This Azure function is developed using the Python v2 programming model and is deployed using the VS Code Extension: Azure Functions.
Tip
Sometimes, the function does not show up on Azure after deploying. This usually happens when there is an error in the code. For example:
- a missing dependency in the requirements.txt file
- a missing environment variable in Azure (that is currently in
local.settings.json
) - or an actual error in the code.
Note
There is a previous attempt to have this consumed by logic apps using the Azure Function connector and Managed Identiites. It didn't work due to complexity of using MI with multipart/form-data
. But here are additional notes in this previous attempt:
- To call Azure Functions using managed identities, the function method must be set to
ANONYMOUS
and configured for managed identity authentication - Azure Logic Apps can't call Azure Functions with custom routes. For Python, this means leaving the route empty with
@app.route(route="")
as suggested in this issue.
For the current implementation, this function's AuthLevel
is set to FUNCTION
. Meaning, a function key is expected to be passed in the request.

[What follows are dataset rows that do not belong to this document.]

$ cat config.mk
export PLATFORM = sky130hd
export DESIGN_NAME = gcps_top
export DESIGN_NICKNAME = d
export VERILOG_FILES = /design/src/shared/gcps_pkg.sv /design/src/design/gcps_gate_seq.sv /design/src/design/gcps_top.sv
export SDC_FILE = /design/constraint.sdc
export NUM_CORES = 1
export LEC_CHECK = 0
export ABC_AREA = 1
export BUFFER_PORTS_ARGS = -buffer_cell sky130_fd_sc_hd__buf_4
export CAP_MARGIN = 20
export CORE_ASPECT_RATIO = 0.6
export CORE_MARGIN = 2
export CORE_UTILIZATION = 45
export DETAILED_ROUTE_END_ITERATION = 12
export PLACE_DENSITY = 0.76
export RECOVER_POWER = 100
export SETUP_SLACK_MARGIN = 0.4
export SKIP_CTS_REPAIR_TIMING = 1
export SLEW_MARGIN = 15
export SYNTH_ARGS = -nofsm -noshare
export SYNTH_HDL_FRONTEND = slang
export SYNTH_SLANG_ARGS = --single-unit
export TNS_END_PERCENT = 30
$ cat constraint.sdc
create_clock -name clock -period 3.64 [get_ports clock]
set_input_delay 0.728 -clock clock [delete_from_list [all_inputs] [get_ports clock]]
set_output_delay 0.728 -clock clock [all_outputs]
set_load 0.005 [all_outputs]
$ cat src/shared/gcps_pkg.sv
/*
  gcps_pkg: phase encodings, current codes, widths and reset values shared by the
  gate current phase sequencer and its per-gate sequencer.
  assumes a single 250 MHz clock domain; timing fields count clock cycles directly.
*/
package gcps_pkg;

  // ----------------------------------------------------------------------------
  // widths
  // ----------------------------------------------------------------------------
  localparam int unsigned GCPS_CUR_W  = 4;
  localparam int unsigned GCPS_TIME_W = 8;
  localparam int unsigned GCPS_SEL_W  = 3;
  localparam int unsigned GCPS_NPH    = 3;

  // ----------------------------------------------------------------------------
  // clock and timer resolution
  // ----------------------------------------------------------------------------
  localparam int unsigned GCPS_CLK_PERIOD_NS  = 4;
  localparam int unsigned GCPS_TICK_NS        = 4;
  localparam int unsigned GCPS_CYC_PER_TICK   = (GCPS_TICK_NS + GCPS_CLK_PERIOD_NS - 1) / GCPS_CLK_PERIOD_NS;

  // ----------------------------------------------------------------------------
  // current source selector driven to the analog gate stage
  // ----------------------------------------------------------------------------
  localparam logic [GCPS_SEL_W-1:0] GCPS_SEL_HOLD = 3'h0;
  localparam logic [GCPS_SEL_W-1:0] GCPS_SEL_PROG = 3'h1;
  localparam logic [GCPS_SEL_W-1:0] GCPS_SEL_FULL = 3'h2;

  // full strength code, 1.5 A peak
  localparam logic [GCPS_CUR_W-1:0] GCPS_CUR_MAX   = 4'hf;
  localparam logic [GCPS_CUR_W-1:0] GCPS_CUR_RESET = 4'h0;
  localparam logic [GCPS_TIME_W-1:0] GCPS_TIME_ZERO = 8'h00;

  // ----------------------------------------------------------------------------
  // phase state, gray along idle->p1->p2->full->hold
  // ----------------------------------------------------------------------------
  typedef enum logic [2:0] {
    GCPS_ST_HOLD = 3'h0,
    GCPS_ST_PH1  = 3'h1,
    GCPS_ST_PH2  = 3'h3,
    GCPS_ST_FULL = 3'h2
  } gcps_phase_e;

endpackage : gcps_pkg

$ cat src/design/gcps_gate_seq.sv
/*
  gcps_gate_seq: phase sequencer for one gate (one side of one half bridge).
  assumes shared timing and current settings arrive stable from the parent and
  the comparator trip input is already deglitched and synchronous.
*/
`timescale 1ns/1ns
module gcps_gate_seq (
  input  wire logic                              clock,
  input  wire logic                              reset,
  input  wire logic                              pwm,
  input  wire logic                              trip,
  input  wire logic [gcps_pkg::GCPS_CUR_W-1:0]  pre_on_cur,
  input  wire logic [gcps_pkg::GCPS_CUR_W-1:0]  pre_off_cur,
  input  wire logic [gcps_pkg::GCPS_CUR_W-1:0]  on_cur,
  input  wire logic [gcps_pkg::GCPS_CUR_W-1:0]  off_cur,
  input  wire logic [gcps_pkg::GCPS_TIME_W-1:0] t_on1,
  input  wire logic [gcps_pkg::GCPS_TIME_W-1:0] t_on2,
  input  wire logic [gcps_pkg::GCPS_TIME_W-1:0] t_off1,
  input  wire logic [gcps_pkg::GCPS_TIME_W-1:0] t_off2,
  output logic                                   gate_on,
  output logic [gcps_pkg::GCPS_SEL_W-1:0]       cur_sel,
  output logic [gcps_pkg::GCPS_CUR_W-1:0]       cur_code,
  output logic [2:0]                             phase
);
  import gcps_pkg::*;

  typedef struct packed {
    logic                    dir;
    logic                    pwm_last;
    gcps_phase_e             ph;
    logic [GCPS_TIME_W-1:0]  cnt;
    logic [GCPS_SEL_W-1:0]   sel;
    logic [GCPS_CUR_W-1:0]   code;
  } gcps_gate_s;

  gcps_gate_s st_reg;
  gcps_gate_s st_next;

  // ----------------------------------------------------------------------------
  // next state
  // ----------------------------------------------------------------------------
  always_comb begin
    logic [GCPS_TIME_W-1:0] t1;
    logic [GCPS_TIME_W-1:0] t2;
    t1 = pwm ? t_on1 : t_off1;
    t2 = pwm ? t_on2 : t_off2;
    st_next = st_reg;
    st_next.pwm_last = pwm;
    if (pwm != st_reg.pwm_last) begin
      // a new edge aborts whatever phase was running
      st_next.dir = pwm;
      st_next.cnt = GCPS_TIME_ZERO;
      if (t1 != GCPS_TIME_ZERO) begin
        st_next.ph = GCPS_ST_PH1;
      end else if (t2 != GCPS_TIME_ZERO) begin
        st_next.ph = GCPS_ST_PH2;
      end else begin
        st_next.ph = GCPS_ST_FULL;
      end
    end else begin
      case (st_reg.ph)
        GCPS_ST_PH1: begin
          st_next.cnt = st_reg.cnt + 8'h01;
          if (st_reg.cnt + 8'h01 >= t1) begin
            st_next.cnt = GCPS_TIME_ZERO;
            st_next.ph  = (t2 != GCPS_TIME_ZERO) ? GCPS_ST_PH2 : GCPS_ST_FULL;
          end
        end
        GCPS_ST_PH2: begin
          st_next.cnt = st_reg.cnt + 8'h01;
          if (st_reg.cnt + 8'h01 >= t2) begin
            st_next.cnt = GCPS_TIME_ZERO;
            st_next.ph  = GCPS_ST_FULL;
          end
        end
        GCPS_ST_FULL: st_next.ph = GCPS_ST_FULL;
        GCPS_ST_HOLD: st_next.ph = GCPS_ST_HOLD;
        default:      st_next.ph = GCPS_ST_HOLD;
      endcase
    end
    // comparator overrides any drive phase, but not a fresh edge
    if (trip && pwm == st_reg.pwm_last) begin
      st_next.ph  = GCPS_ST_HOLD;
      st_next.cnt = GCPS_TIME_ZERO;
    end
    case (st_next.ph)
      GCPS_ST_PH1: begin
        st_next.sel  = GCPS_SEL_PROG;
        st_next.code = st_next.dir ? pre_on_cur : pre_off_cur;
      end
      GCPS_ST_PH2: begin
        st_next.sel  = GCPS_SEL_PROG;
        st_next.code = st_next.dir ? on_cur : off_cur;
      end
      GCPS_ST_FULL: begin
        st_next.sel  = GCPS_SEL_FULL;
        st_next.code = GCPS_CUR_MAX;
      end
      default: begin
        st_next.sel  = GCPS_SEL_HOLD;
        st_next.code = GCPS_CUR_RESET;
      end
    endcase
  end

  always_ff @(posedge clock or posedge reset) begin
    if (reset) begin
      st_reg <= '{dir: 1'b0, pwm_last: 1'b0, ph: GCPS_ST_HOLD, cnt: GCPS_TIME_ZERO,
                  sel: GCPS_SEL_HOLD, code: GCPS_CUR_RESET};
    end else begin
      st_reg <= st_next;
    end
  end

  assign gate_on  = st_reg.dir;
  assign cur_sel  = st_reg.sel;
  assign cur_code = st_reg.code;
  assign phase    = st_reg.ph;

endmodule : gcps_gate_seq

$ cat src/design/gcps_top.sv
/*
  gcps_top: gate current phase sequencer for three half bridges (six gates).
  assumes pwm inputs and comparator flags are synchronous to clock; settings are
  plain ports held stable by the configuration logic outside.
*/
`timescale 1ns/1ns
module gcps_top (
  input  wire logic                                     clock,
  input  wire logic                                     reset,
  input  wire logic [gcps_pkg::GCPS_NPH-1:0]           high_side_pwm_input,
  input  wire logic [gcps_pkg::GCPS_NPH-1:0]           low_side_pwm_input,
  input  wire logic [gcps_pkg::GCPS_NPH-1:0]           high_side_compare_trip,
  input  wire logic [gcps_pkg::GCPS_NPH-1:0]           low_side_compare_trip,
  input  wire logic                                     precurrent_enable,
  input  wire logic [gcps_pkg::GCPS_CUR_W-1:0]         precharge_current,
  input  wire logic [gcps_pkg::GCPS_CUR_W-1:0]         predischarge_current,
  input  wire logic [gcps_pkg::GCPS_CUR_W-1:0]         high_side_turn_on_current,
  input  wire logic [gcps_pkg::GCPS_CUR_W-1:0]         high_side_turn_off_current,
  input  wire logic [gcps_pkg::GCPS_CUR_W-1:0]         low_side_turn_on_current,
  input  wire logic [gcps_pkg::GCPS_CUR_W-1:0]         low_side_turn_off_current,
  input  wire logic [gcps_pkg::GCPS_TIME_W-1:0]        turn_on_phase1_time,
  input  wire logic [gcps_pkg::GCPS_TIME_W-1:0]        turn_on_phase2_time,
  input  wire logic [gcps_pkg::GCPS_TIME_W-1:0]        turn_off_phase1_time,
  input  wire logic [gcps_pkg::GCPS_TIME_W-1:0]        turn_off_phase2_time,
  output logic [gcps_pkg::GCPS_NPH-1:0]                high_gate_on,
  output logic [gcps_pkg::GCPS_NPH-1:0]                low_gate_on,
  output logic [gcps_pkg::GCPS_NPH*gcps_pkg::GCPS_SEL_W-1:0] high_cur_sel,
  output logic [gcps_pkg::GCPS_NPH*gcps_pkg::GCPS_SEL_W-1:0] low_cur_sel,
  output logic [gcps_pkg::GCPS_NPH*gcps_pkg::GCPS_CUR_W-1:0] high_cur_code,
  output logic [gcps_pkg::GCPS_NPH*gcps_pkg::GCPS_CUR_W-1:0] low_cur_code,
  output logic [gcps_pkg::GCPS_NPH*3-1:0]              high_phase,
  output logic [gcps_pkg::GCPS_NPH*3-1:0]              low_phase
);
  import gcps_pkg::*;

  // ----------------------------------------------------------------------------
  // shared pre-phase currents
  // ----------------------------------------------------------------------------
  logic [GCPS_CUR_W-1:0] pre_on_cur;
  logic [GCPS_CUR_W-1:0] pre_off_cur;

  // disabled pre-current falls back to full strength
  assign pre_on_cur  = precurrent_enable ? precharge_current : GCPS_CUR_MAX;
  assign pre_off_cur = precurrent_enable ? predischarge_current : GCPS_CUR_MAX;

  // ----------------------------------------------------------------------------
  // six gate sequencers, all sharing one set of times and pre-currents; turn on/off currents per side
  // ----------------------------------------------------------------------------
  // outputs of the leaf come straight from its state register
  genvar g;
  generate
    for (g = 0; g < GCPS_NPH; g++) begin : g_phase
      gcps_gate_seq u_high (
        .clock       (clock),
        .reset       (reset),
        .pwm         (high_side_pwm_input[g]),
        .trip        (high_side_compare_trip[g]),
        .pre_on_cur  (pre_on_cur),
        .pre_off_cur (pre_off_cur),
        .on_cur      (high_side_turn_on_current),
        .off_cur     (high_side_turn_off_current),
        .t_on1       (turn_on_phase1_time),
        .t_on2       (turn_on_phase2_time),
        .t_off1      (turn_off_phase1_time),
        .t_off2      (turn_off_phase2_time),
        .gate_on     (high_gate_on[g]),
        .cur_sel     (high_cur_sel[g*GCPS_SEL_W +: GCPS_SEL_W]),
        .cur_code    (high_cur_code[g*GCPS_CUR_W +: GCPS_CUR_W]),
        .phase       (high_phase[g*3 +: 3])
      );
      gcps_gate_seq u_low (
        .clock       (clock),
        .reset       (reset),
        .pwm         (low_side_pwm_input[g]),
        .trip        (low_side_compare_trip[g]),
        .pre_on_cur  (pre_on_cur),
        .pre_off_cur (pre_off_cur),
        .on_cur      (low_side_turn_on_current),
        .off_cur     (low_side_turn_off_current),
        .t_on1       (turn_on_phase1_time),
        .t_on2       (turn_on_phase2_time),
        .t_off1      (turn_off_phase1_time),
        .t_off2      (turn_off_phase2_time),
        .gate_on     (low_gate_on[g]),
        .cur_sel     (low_cur_sel[g*GCPS_SEL_W +: GCPS_SEL_W]),
        .cur_code    (low_cur_code[g*GCPS_CUR_W +: GCPS_CUR_W]),
        .phase       (low_phase[g*3 +: 3])
      );
    end
  endgenerate

endmodule : gcps_top

==> metrics.yaml, run 1 <==
grt_pass1_vias: 8903
dp_slack_ps: 618
clock_latency_ps: 440
grt_use_total_pct: 25.1
yosys_warnings: 0
fin_setup_tns_ps: 0
die_x_um: 200
multiInputGateArea_mm2: 0.00574
place.gp.congestion: 0.955
synth_cell_types: 46
cts-root-buf: "clkbuf_16"
regArea_mm2: 0.00285
clock_skew_ps: 10.6
drc: 0
cp.required_ps: 3980
clockBufferDepth: 2
port-buffer-count: 130
antenna_cells: 0
syn_area_per_cell_um2: 7.08
cp-end-kind: "flop"
drt_wl_total_um: 29300
dpl.hpwl_um: 22800
first_iter_violations: 878
grt_max_degree: 115
p_per_area_mw_per_mm2: 339
fin_crit_sh_pct: 85.3
vias_per_cell: 5.26
numClockSinks: 114
reg2reg_from: "g_phase[1].u_low.st_reg[7]"
reg2reg_to: "g_phase[1].u_low.st_reg[12]"
fin_hold_ws_ps: 387
grt_setup_unrepaired: "no"
num-fill-cells: 2243
num_vias: 9717
core_area_mm2: 0.0223
overflow: 0
grt_pass1_wl_um: 46500
ant_nets: 0
area_growth_pct: 10.3
critPathKind: "flop to flop"
ioPinCount: 137
setup_viol: 0
start_kind: "flop"
reg2reg_depth: 10
drive_gt1_share_pct: 15.3
final_cell_area_mm2: 0.0114
instances_no_fill: 1848
setup_slack_ps: 535
wl_per_cell_um: 15.9
crit_fanout: 8
num-nets-final: 1688
syn_area_mm2: 0.0104
finalHoldViolCount: 0
hp-class: "input pin to async pin"
htree_levels: 4
worst_slew_pin_slew_ps: 1150
row_count: 42
final_cell_mix: "nand2_1 (393), inv_1 (227), o21ai_0 (136)"
dr.pass1.iters: 7
relSlewSlack_pct: 23.1
status: "completed"
initial_core_util_pct: 46.4
max-vdd-ir-drop_mv: 0.336
dieArea_mm2: 0.0243
clkTransAtPathRegs_ps: 60
reg2reg_setup_slack_ps: 540
die_y_um: 122
dpl_cell_area_mm2: 0.0111
place_inst: 1816
p_leak_nw: 6.17
arrival_ps: 3450
slew_violations: 0
layout_commonest_cell: "nand2_1"
yosysSeqAreaShare_pct: 27.5
ys_ff_latch: 114
grt_antenna_before_repair: 0
fin_crit_ps: 3100
netlist_instances: 1463
cts_made_buffers: 17
cts_tree: "built"
drv_cap: 0
fmax_mhz: 322
==> cells by family (layout without fill, tap and decap cells) <==
logic type	count (synthesis)	after routing	synth area share, %
other cells	1	12	0.0362
flops	114	114	27.5
buf+inv	343	409	16.0
mux	6	6	0.580
simple gates	639	639	29.5
xor+xnor	30	30	2.54
fa+ha+maj	90	90	10.9
compound gates	240	240	13.0
==> stage by stage <==
step | power (mW) | utilization (%)
2_1_floorplan | 2.04 | -
3_3_place_gp | 2.27 | 49.5
3_5_place_dp | 2.30 | 49.5
4_1_cts | 3.93 | 52.0
5_1_grt | 4.08 | 51.1
6_report | 3.87 | 51.1
==> cells in the mapped netlist (all sizes together) <==
cell / number / area (um^2)
buf: 94 / 714
o21a: 2 / 15.0
o21ai: 178 / 921
a211oi: 5 / 37.5
a2111oi: 1 / 8.76
clkinv: 2 / 7.51
a21oi: 20 / 123
o22ai: 22 / 138
mux2i: 6 / 60.1
nand2: 412 / 1670
nor3: 6 / 45.0
nor2: 55 / 277
ha: 90 / 1130
xor2: 30 / 263
clkbuf: 3 / 15.0
nand4: 40 / 275
or2: 7 / 43.8
nand3b: 5 / 50.1
inv: 244 / 916
o21bai: 3 / 22.5
and3: 1 / 6.26
nor4: 4 / 43.8
o211ai: 2 / 25.0
conb: 1 / 3.75
nand3: 109 / 651
dfrtp: 114 / 2850
a21boi: 7 / 52.6
==> routing by layer <==
layer  routed length, um  GRT usage [%]  vias up
met2               12100           35.9      443
li1                    -              -     4786
met4                 473           7.92        0
met1               13900           37.3     4435
met5                   0              0        -
met3                2770           5.67       53
==> where the power goes <==
part           switching, mW  leakage [nW]  internal [mW]  total (mW)
Sequential            0.0445          1.49           1.35        1.39
Combinational          0.555          4.40          0.305       0.860
Clock                  0.623         0.277           1.00        1.62
Total                   1.22          6.17           2.65        3.87
==> critical path: stages, from the launching register on <==
cell	delay (ps)
dfrtp_1	480
nand3_1	170
nor2_1	240
nand4_1	140
xor2_1	310
ha_1	310
a2111oi_0	580
nand2_2	130
o21ai_0	100
nand3_1	280
o22ai_1	260
==> layout make-up <==
| class | count | area share [%] |
|---|---|---|
| inverters | 246 | 8.09 |
| flip-flops and latches | 114 | 25.0 |
| clock buffers | 22 | 4.24 |
| multi-input cells | 1017 | 50.2 |
| well taps | 308 | 3.37 |
| repair buffers | 131 | 8.36 |
| clock inverters | 10 | 0.723 |
==> worst max path at each step <==
stage                          startpoint                       endpoint
2_1_floorplan      high_side_pwm_input[1]  g_phase[1].u_high.cur_code[0]
3_3_place_gp        low_side_pwm_input[2]   g_phase[2].u_low.cur_code[0]
3_5_place_dp        low_side_pwm_input[2]   g_phase[2].u_low.cur_code[1]
4_1_cts        g_phase[1].u_low.st_reg[7]    g_phase[1].u_low.st_reg[12]
5_1_grt        g_phase[1].u_low.st_reg[7]    g_phase[1].u_low.st_reg[13]
6_report       g_phase[1].u_low.st_reg[7]    g_phase[1].u_low.st_reg[12]
(Power assumes the default switching activity.)
==> run 2: changes to the inputs <==
--- a/config.mk
+++ b/config.mk
@@ -17,5 +17,4 @@
 export SETUP_SLACK_MARGIN = 0.4
 export SKIP_CTS_REPAIR_TIMING = 1
-export SLEW_MARGIN = 15
 export SYNTH_ARGS = -nofsm -noshare
 export SYNTH_HDL_FRONTEND = slang
==> constraint.sdc (replaced) <==
create_clock -name clock -period 3.64 [get_ports clock]
set_input_delay 0.182 -clock clock [delete_from_list [all_inputs] [get_ports clock]]
set_output_delay 0.182 -clock clock [all_outputs]
set_load 0.005 [all_outputs]
==> run 2 against run 1 <==
- the run now ends with max-capacitance violations, max-slew violations left
- sequential power is essentially flat
- sequential share of layout area about the same
- highest routed layer unchanged
- critical endpoint is now g_phase[0].u_low.cur_code[3]
- combinational power barely moved
- register-to-register slack better by 120 ps
==> metrics.yaml, run 2 (synthesized netlist as in run 1, its figures left out) <==
status: "finished, violations left"
violations: "max-capacitance violations, max-slew violations"
hp-class: "input pin to flop"
fin_crit_sh_pct: 81.9
drc: 0
relSlewSlack_pct: -64.9
cpMaxStageDelayCell: "dfrtp_1"
clock_latency_ps: 420
port-buffer-count: 130
place_inst: 1816
cts_made_buffers: 17
path_common_cell: "nand2_1"
cts_tree: "built"
crit_chain: "ha_1, nand3_1, nor2_1, nand2_1, xor2_1, inv_1, ha_1, nand3_1, inv_1, nand2_1, nand2_1, nand2_1, nand2_1, nand2_1, nand2_1, nand2_1, nand3_1, nand2_1, nand2_1"
dr.pass1.iters: 6
grt_pass1_wl_um: 47800
crit_fanout: 9
clock_skew_ps: 8.96
cp-end-kind: "flop"
antenna_cells: 0
vias_per_cell: 5.23
max-vdd-ir-drop_mv: 0.312
fin_crit_ps: 2980
grt_max_degree: 63
first_iter_violations: 903
drt_wl_total_um: 29300
setup_viol: 0
p_leak_nw: 6.15
cts-root-buf: "clkbuf_16"
place.gp.congestion: 0.978
slew_violations: 62
worst_slew_pin_slew_ps: 2470
cp.required_ps: 3950
max_stage_delay_ps: 520
area_growth_pct: 10.2
fin_setup_tns_ps: 0
grt_pass1_vias: 9275
wl_per_cell_um: 15.9
htree_levels: 4
final_cell_mix: "nand2_1 (394), inv_1 (230), o21ai_0 (134)"
finalHoldViolCount: 0
finalPower_mw: 3.81
p_per_area_mw_per_mm2: 334
dieArea_mm2: 0.0243
core_area_mm2: 0.0223
fin_hold_ws_ps: 50.9
initial_core_util_pct: 46.4
clockBufferDepth: 2
fin_util_pct: 51.1
start_kind: "flop"
layout_commonest_cell: "nand2_1"
grt_use_total_pct: 25.4
ioPinCount: 137
fmax_mhz: 336
drive_gt1_share_pct: 14.7
grt_antenna_before_repair: 0
dpl.hpwl_um: 23000
overflow: 0
critPathKind: "flop to flop"
die_y_um: 122
grt_setup_unrepaired: "no"
clkTransAtPathRegs_ps: 60
arrival_ps: 3290
die_x_um: 200
numClockSinks: 114
drv_cap: 1
instances_no_fill: 1848
row_count: 42
num_vias: 9672
num-nets-final: 1689
ant_nets: 0
run 2: final timing paths:
kind,startpoint,to,slack (ps),depth (start not counted)
worst max register to register,g_phase[0].u_low.st_reg[7],g_phase[0].u_low.cur_code[3],660,19
max in group asynchronous,reset,g_phase[0].u_low.st_reg[8],1030,3
worst min register to register,g_phase[1].u_low.st_reg[18],g_phase[1].u_low.gate_on,550,3
worst min-delay path,high_side_pwm_input[1],g_phase[1].u_high.st_reg[18],50,1
min in group asynchronous,reset,g_phase[1].u_low.cur_sel[0],1190,3
worst max-delay path,g_phase[0].u_low.st_reg[7],g_phase[0].u_low.cur_code[3],660,19
run 2: power by group:
part / internal (mW) / total [mW] / switching, mW
Sequential: 1.35 / 1.39 / 0.0454
Combinational: 0.306 / 0.861 / 0.554
Clock: 0.959 / 1.56 / 0.596
Total: 2.61 / 3.81 / 1.20
run 2: stage by stage:
stage	setup slack [ps]	cell area, um^2
after floorplan	442	10400
after detailed placement	995	11100
after CTS	967	11600
after global routing	358	11400
final	660	11400
after global placement	1080	11100
run 2: critical path: cells and delay by family (launching register included):
kind | cells | cell delay [ps]
AND/OR/NAND/NOR | 14 | 1420
flip-flops | 1 | 520
buffers and inverters | 2 | 160
XOR/XNOR | 1 | 180
adder cells (fa/ha/maj) | 2 | 560
run 2: area by class of cell:
class	count	area, um^2
tap	308	385
fill	2193	10900
clock buffer	20	457
clock inverter	11	88.8
inverter	246	923
sequential	114	2850
timing repair buffer	132	935
multi-input combinational	1017	5770
run 2: per-layer routing:
metal | share of wire [%] | wire [um] | vias up | GRT usage [%]
met5 | 0 | 0 | - | 0
met3 | 9.9 | 2920 | 71 | 6.11
met1 | 47 | 13800 | 4398 | 36.5
met4 | 2.4 | 698 | 0 | 8.56
li1 | - | - | 4789 | -
met2 | 41 | 12000 | 414 | 37.1
==> run 3: changes to the inputs <==
PLACE_DENSITY = 0.74   (was 0.76)
clock period = 3 ns   (was 3.64 ns; I/O delays follow)
==> run 3 against run 2 <==
- the run ends with negative hold slack, max-capacitance violations, max-slew violations left
- fmax grew 12%
- cell area grew 4.7%
- power grew 30%
- combinational power grew 25%
- first-iteration DRC count grew 9.5%
- utilization grew 2.4 points
- final cell count grew 1.4%
- critical endpoint is now g_phase[2].u_low.cur_code[0]
- largest power group unchanged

To authenticate with the Azure Function, a function key stored in Azure Key Vault is used.
Since we're passing a OneDrive file to Azure Functions as a multipart/form-data
, the HTTP request body should look like this.
{
"$content-type": "multipart/form-data",
"$multipart": [
{
"body": ATTACHMENTS_CONTENT,
"headers": {
"Content-Disposition": "form-data; name=image; filename=\"ATTACHMENTS_NAME\"",
"Content-Type": "ATTACHMENTS_CONTENT_TYPE"
}
}
]
}
Note
I eventually used the HTTP Request connector instead of an Azure Functions connector.
This is because the response body is in JSON, and the Azure Functions connector returns this in a JSON-escaped string format.
Since I'm using Obsidian for my second brain, my final markdown image link uses ![[image_path]]
instead of the standard ![name](image_path)
format.